Kann man über etwas schreiben, dass man weder wirklich oder nur in der eigenen Vorstellung erlebt hat? Sehr oft entwickeln sich Geschichten hinter verschlossenen Türen. Auch diese. Ich kannte Georg und seine Familie seit Jahren. Im häuslichen Rahmen als Gast empfangen, bot sich mir das Vorbild einer glücklichen Familie. Als mich seine Frau, ich nenne sie hier Ida, zwischen Weihnachten und Neujahr telefonisch anrief und mich besorgt fragte, ob ich wisse, wo Georg sei.
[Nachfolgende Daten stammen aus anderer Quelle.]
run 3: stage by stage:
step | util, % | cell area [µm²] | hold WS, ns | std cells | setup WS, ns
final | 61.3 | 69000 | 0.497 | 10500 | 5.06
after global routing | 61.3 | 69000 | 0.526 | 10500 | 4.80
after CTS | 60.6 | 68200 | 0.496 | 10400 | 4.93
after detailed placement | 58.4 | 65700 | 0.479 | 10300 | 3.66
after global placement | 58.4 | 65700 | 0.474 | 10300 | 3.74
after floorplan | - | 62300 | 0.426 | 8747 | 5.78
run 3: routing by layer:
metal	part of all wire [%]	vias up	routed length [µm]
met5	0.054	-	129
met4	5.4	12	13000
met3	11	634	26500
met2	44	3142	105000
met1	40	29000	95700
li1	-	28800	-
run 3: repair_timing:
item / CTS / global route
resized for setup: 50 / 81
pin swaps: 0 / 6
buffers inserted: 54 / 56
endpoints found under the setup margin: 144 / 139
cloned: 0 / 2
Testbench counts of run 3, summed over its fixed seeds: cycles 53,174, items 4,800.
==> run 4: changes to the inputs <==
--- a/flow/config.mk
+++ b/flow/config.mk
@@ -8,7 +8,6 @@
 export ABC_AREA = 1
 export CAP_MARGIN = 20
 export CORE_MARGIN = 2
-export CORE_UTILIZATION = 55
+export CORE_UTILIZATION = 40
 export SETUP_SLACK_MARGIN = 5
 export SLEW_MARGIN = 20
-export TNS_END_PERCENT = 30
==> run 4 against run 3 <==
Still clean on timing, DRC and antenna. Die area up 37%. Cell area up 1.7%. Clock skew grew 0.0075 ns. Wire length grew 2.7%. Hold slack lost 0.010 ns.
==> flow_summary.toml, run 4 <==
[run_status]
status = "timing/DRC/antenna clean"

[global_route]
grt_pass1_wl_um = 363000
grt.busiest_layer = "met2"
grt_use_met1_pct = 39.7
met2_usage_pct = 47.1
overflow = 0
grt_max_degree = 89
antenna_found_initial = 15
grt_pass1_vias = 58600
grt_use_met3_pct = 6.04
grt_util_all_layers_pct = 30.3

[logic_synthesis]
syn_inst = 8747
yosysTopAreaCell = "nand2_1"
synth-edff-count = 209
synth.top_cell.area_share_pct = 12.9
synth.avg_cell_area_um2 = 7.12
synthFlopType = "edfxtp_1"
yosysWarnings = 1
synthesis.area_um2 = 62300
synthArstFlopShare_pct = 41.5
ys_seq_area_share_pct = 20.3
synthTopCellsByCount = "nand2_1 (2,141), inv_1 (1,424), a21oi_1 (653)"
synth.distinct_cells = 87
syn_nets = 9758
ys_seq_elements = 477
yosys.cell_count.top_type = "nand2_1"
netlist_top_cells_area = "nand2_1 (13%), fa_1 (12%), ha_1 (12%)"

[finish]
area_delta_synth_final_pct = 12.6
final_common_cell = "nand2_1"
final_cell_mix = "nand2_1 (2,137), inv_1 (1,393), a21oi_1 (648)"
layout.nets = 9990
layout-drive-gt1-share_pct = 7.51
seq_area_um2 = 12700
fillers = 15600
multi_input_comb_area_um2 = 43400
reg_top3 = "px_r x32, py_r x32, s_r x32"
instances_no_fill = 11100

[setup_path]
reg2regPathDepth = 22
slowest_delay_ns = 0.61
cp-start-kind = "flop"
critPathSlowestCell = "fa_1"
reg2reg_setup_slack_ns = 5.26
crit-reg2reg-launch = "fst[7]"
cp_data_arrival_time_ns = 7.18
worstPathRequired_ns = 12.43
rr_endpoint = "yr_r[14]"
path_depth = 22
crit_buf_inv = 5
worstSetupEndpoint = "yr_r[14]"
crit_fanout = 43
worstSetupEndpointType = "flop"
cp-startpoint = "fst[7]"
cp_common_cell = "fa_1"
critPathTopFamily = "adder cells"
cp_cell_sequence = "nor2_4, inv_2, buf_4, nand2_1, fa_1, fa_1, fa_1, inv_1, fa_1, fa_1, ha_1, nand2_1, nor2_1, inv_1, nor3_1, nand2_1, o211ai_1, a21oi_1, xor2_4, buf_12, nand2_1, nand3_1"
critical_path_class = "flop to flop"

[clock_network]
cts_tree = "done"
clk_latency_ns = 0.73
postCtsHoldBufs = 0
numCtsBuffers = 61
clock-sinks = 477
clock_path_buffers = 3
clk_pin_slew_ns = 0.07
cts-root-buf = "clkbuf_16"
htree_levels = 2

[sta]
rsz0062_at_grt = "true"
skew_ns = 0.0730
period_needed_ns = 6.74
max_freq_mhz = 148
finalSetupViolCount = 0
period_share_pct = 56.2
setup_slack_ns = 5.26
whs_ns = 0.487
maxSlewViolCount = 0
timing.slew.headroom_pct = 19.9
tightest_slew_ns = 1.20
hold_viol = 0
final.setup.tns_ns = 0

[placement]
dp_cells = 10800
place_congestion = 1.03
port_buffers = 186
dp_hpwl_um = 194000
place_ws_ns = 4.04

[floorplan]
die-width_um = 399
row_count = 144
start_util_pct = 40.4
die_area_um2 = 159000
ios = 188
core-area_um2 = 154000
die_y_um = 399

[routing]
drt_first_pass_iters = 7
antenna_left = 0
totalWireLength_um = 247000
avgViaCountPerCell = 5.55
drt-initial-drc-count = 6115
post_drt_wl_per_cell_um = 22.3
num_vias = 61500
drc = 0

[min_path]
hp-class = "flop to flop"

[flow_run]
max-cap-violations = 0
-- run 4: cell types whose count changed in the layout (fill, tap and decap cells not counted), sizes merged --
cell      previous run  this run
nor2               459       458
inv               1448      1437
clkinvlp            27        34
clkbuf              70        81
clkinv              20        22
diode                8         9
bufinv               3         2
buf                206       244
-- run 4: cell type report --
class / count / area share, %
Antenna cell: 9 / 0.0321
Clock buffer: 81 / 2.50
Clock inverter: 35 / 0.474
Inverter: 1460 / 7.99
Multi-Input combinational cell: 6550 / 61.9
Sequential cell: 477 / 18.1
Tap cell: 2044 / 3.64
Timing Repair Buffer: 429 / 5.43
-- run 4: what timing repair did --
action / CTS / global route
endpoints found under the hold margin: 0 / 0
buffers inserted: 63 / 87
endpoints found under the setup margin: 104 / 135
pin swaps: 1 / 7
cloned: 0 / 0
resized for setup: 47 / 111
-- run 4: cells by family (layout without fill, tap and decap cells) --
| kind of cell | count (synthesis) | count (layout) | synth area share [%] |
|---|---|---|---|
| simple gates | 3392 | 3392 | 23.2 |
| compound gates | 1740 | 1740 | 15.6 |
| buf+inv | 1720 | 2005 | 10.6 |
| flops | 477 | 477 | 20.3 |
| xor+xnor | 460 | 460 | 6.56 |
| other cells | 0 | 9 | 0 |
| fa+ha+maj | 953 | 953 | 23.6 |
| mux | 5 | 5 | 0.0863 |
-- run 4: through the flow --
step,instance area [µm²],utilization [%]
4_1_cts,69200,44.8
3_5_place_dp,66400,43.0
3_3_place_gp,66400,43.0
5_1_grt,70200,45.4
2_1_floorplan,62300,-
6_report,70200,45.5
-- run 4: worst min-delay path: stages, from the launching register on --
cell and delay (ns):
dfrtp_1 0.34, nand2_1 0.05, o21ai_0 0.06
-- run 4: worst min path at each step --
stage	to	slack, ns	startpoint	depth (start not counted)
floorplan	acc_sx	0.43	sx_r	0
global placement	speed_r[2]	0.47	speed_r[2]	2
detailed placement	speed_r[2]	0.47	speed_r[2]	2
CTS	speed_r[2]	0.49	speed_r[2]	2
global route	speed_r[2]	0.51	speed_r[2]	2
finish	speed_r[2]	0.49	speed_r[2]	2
This design comes from an exercise in tuning for small area, a short achievable clock period and few clock cycles per item on the open sky130 flow, not from production work.
Only simulation tests tie the RTL to the original design; equivalence was not proved.
Power is estimated from default activity; no workload was simulated.

== cedar ==
## conv_pair_top
module conv_pair_top (
    input  logic                 clk_i,
    input  logic                 reset_i,
    input  logic                 win_valid_i,
    input  logic [127:0]         win_i,            
    output logic                 credit_o,
    input  logic                 credit_i,
    output logic                 result_valid_o,
    output logic [31:0]          result_o          
);
Size: ~74 flip-flops, ~170 I/O pins.
==> flow/config.mk <==
export PLATFORM = sky130hd
export DESIGN_NAME = conv_pair_top
export DESIGN_NICKNAME = conv_pair_top
export VERILOG_FILES = /design/flow/design.v
export SDC_FILE = /design/flow/constraint.sdc
export NUM_CORES = 4
export LEC_CHECK = 0
export CAP_MARGIN = 20
export CORE_MARGIN = 2
export CORE_UTILIZATION = 65
export CTS_BUF_LIST = sky130_fd_sc_hd__clkbuf_4 sky130_fd_sc_hd__clkbuf_8
export SETUP_SLACK_MARGIN = 5.0
export SLEW_MARGIN = 20
export SYNTH_HIERARCHICAL = 1
export SYNTH_MINIMUM_KEEP_SIZE = 0
==> flow/constraint.sdc <==
create_clock -name core_clock -period 10.0 [get_ports {clk_i}]
set_input_delay 2.0000 -clock core_clock [delete_from_list [all_inputs] [get_ports {clk_i}]]
set_output_delay 2.0000 -clock core_clock [all_outputs]
set_load 0.01 [all_outputs]
standard.sh (not shown) runs the stock make flow with config.mk's settings and CLKGATE_MAP_FILE= SYNTH_SCRIPT=/design/flow/synth_recipe.tcl, a recipe that flattens the netlist after the stock synthesis.
==> flow/flow/run.sh <==
#!/bin/bash
# Standard layout (the standard.sh, all ORFS steps), except that the port buffers are
# buf_2 cells instead of the delay buffers buffer_ports picks by default.
# Each tool's full output is in orfs/logs/; make's own output is in make.log.
set -euo pipefail
bash standard.sh BUFFER_PORTS_ARGS="-buffer_cell sky130_fd_sc_hd__buf_2" finish > make.log 2>&1
Testbench counts of cedar, summed over its fixed seeds: cycles 968, items 960.
Here is what was changed in the inputs of onyx compared with cedar.
==> flow/flow/run.sh <==
#!/bin/bash
# Standard layout (the standard.sh, all ORFS steps), except that the port buffers are
# buf_1 cells instead of the delay buffers buffer_ports picks by default.
# Each tool's full output is in orfs/logs/; make's own output is in make.log.
set -euo pipefail
bash standard.sh BUFFER_PORTS_ARGS="-buffer_cell sky130_fd_sc_hd__buf_1" finish > make.log 2>&1
## What came out
- The setup slack of cedar and that of onyx are within noise of each other.
- Any difference in wire length after detailed routing between cedar and onyx is small enough to ignore.
- onyx -> cedar: post-route DRC violation count delta 0, exact match
- Antenna cell count: onyx vs cedar identical
- Compared with cedar, in onyx post-detailed-placement cell area went down by 180 sq um, post-layout minimum cycle time was more or less identical.
- Sequential power of cedar is on par with onyx.

========
conv_pair_top, a different RTL version from the one above (not shown whole).
For scale: about 660 cells after synthesis, roughly 74 flip-flops, about 170 I/O pins, roughly 7400 um^2 of cells after synthesis.
==> flow/config.mk <==
export PLATFORM = sky130hd
export DESIGN_NAME = conv_pair_top
export DESIGN_NICKNAME = conv_pair_top
export VERILOG_FILES = /design/flow/design.v
export SDC_FILE = /design/flow/constraint.sdc
export NUM_CORES = 4
export LEC_CHECK = 0
export CAP_MARGIN = 20
export CORE_MARGIN = 2
export CORE_UTILIZATION = 55
export CTS_BUF_LIST = sky130_fd_sc_hd__clkbuf_4 sky130_fd_sc_hd__clkbuf_8
export SETUP_SLACK_MARGIN = 5.0
export SLEW_MARGIN = 20
export SYNTH_HIERARCHICAL = 1
export SYNTH_MINIMUM_KEEP_SIZE = 0
==> flow/constraint.sdc <==
create_clock -name core_clock -period 10.0 [get_ports {clk_i}]
set_input_delay 2.0000 -clock core_clock [delete_from_list [all_inputs] [get_ports {clk_i}]]
set_output_delay 2.0000 -clock core_clock [all_outputs]
set_load 0.01 [all_outputs]
==> flow/flow/run.sh <==
#!/bin/bash
# Standard layout (the standard.sh, all ORFS steps), except that the port buffers are
# buf_1 cells instead of the delay buffers buffer_ports picks by default.
# Each tool's full output is in orfs/logs/; make's own output is in make.log.
set -euo pipefail
bash standard.sh BUFFER_PORTS_ARGS="-buffer_cell sky130_fd_sc_hd__buf_1" finish > make.log 2>&1
Testbench counts at the start, summed over its fixed seeds: cycles 968, items 960.
Then changed:
==> flow/flow/run.sh (replaced) <==
#!/bin/bash
set -euo pipefail
bash standard.sh SETUP_SLACK_MARGIN=5.3 BUFFER_PORTS_ARGS="-buffer_cell sky130_fd_sc_hd__buf_1" finish > make.log 2>&1
What happened: The changed run completed without violations. Power climbs by 4.5%. Cell count climbs by 1.4%. Worst setup slack improved by 180 ps. Count of clock-buffer cells in the layout drops by 1.

-- port drivers added, routing unchanged --
In the flow no input, the clock included, has a driving cell. The finished layouts below were timed again as built, in two steps. Step 1 sets driving cells, clkbuf_16 on the clock port and buf_2 on the other inputs (assumed; they add their load-dependent delay and slew). Step 2 adds t to the input delays and takes it off the output delays; t is the mean of the earliest and latest rising clock arrival at the registers after step 1. Input paths then give back, and output paths get back, about the clock's delay inside the block. a / b / c = ideal ports / drivers / drivers and shift; a / b = the first two.
| run | t, ns | slack for setup (ns) | worst register clock-pin slew, ns | worst slew at a driven data input, ns |
|---|---|---|---|---|
| cedar | 0.387 | 5.203 / 5.205 / 4.818 | 0.08 / 0.08 | 0.04 |
| onyx | 0.392 | 5.200 / 5.205 / 4.814 | 0.08 / 0.08 | 0.04 |
| the first run of note 2 | 0.383 | 5.176 / 5.187 / 4.804 | 0.08 / 0.08 | 0.06 |
| the second run of note 2 | 0.391 | 5.353 / 5.364 / 4.974 | 0.08 / 0.08 | 0.06 |
After both steps every run listed still meets setup and hold. The setup slack of onyx, which loses most, moves by +0.005 ns with the drivers and by -0.386 ns with both steps.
Er sei seit Weihnachtsabend wortlos und spurlos verschwunden.
*
Georg hatte sich vorgenommen, seiner Familie zu verschweigen, dass er seine Stelle als Bankangestellter eine Woche vor Weihnachten als Folge der Wirtschaftskrise verloren hatte. Er war ein Mensch, der es seit je verstand, seine Gemütsruhe zu bewahren, sei es im Geschäft oder Zuhause. Aber in seiner Erbmasse war ein Gen, das an diesem Weihnachtsabend, eigentlich grundlos, virulent ausbrach.
 
Der Braten schmorte im Ofen, das Besteck und die Teller waren zur Feier des Tages im Esszimmer bereit. Sein 16-jähriger Sohn lag auf dem Teppich ausgestreckt vor dem Fernseher. Seine 2 Töchter waren mit der Toilette beschäftigt. Die Geschenke lagen unterm Weihnachtsbaum ausgebreitet. Entgegen seiner Art wandte er sich bissig an seinen Sohn: „Hast du nichts Besseres zu tun als hier herumzulungern?" „Was nörgelst du“, gab er seinem Vater zurück. Georg schwieg und schenkte sich einen Whisky ein. Ein 2. und 3. Whisky folgten sogleich. Sein Gen entflammte. Mit einem Ruck stand er auf und sagte zu seiner Frau gewandt: „Ich habe die Nase voll!“ Sie hatte nicht einmal zugehört, da sie mit Pfannen hantierte. Ohne ein weiteres Wort zu verlieren, schlüpfte Georg in seinen Mantel, umwickelte seinen Hals mit dem Wollschal, ein Geschenk von der letzten Weihnacht, versorgte sein Portemonnaie in die hintere Hosentasche und verliess die Wohnung geräuschlos. Kein Mensch war mehr auf der Strasse.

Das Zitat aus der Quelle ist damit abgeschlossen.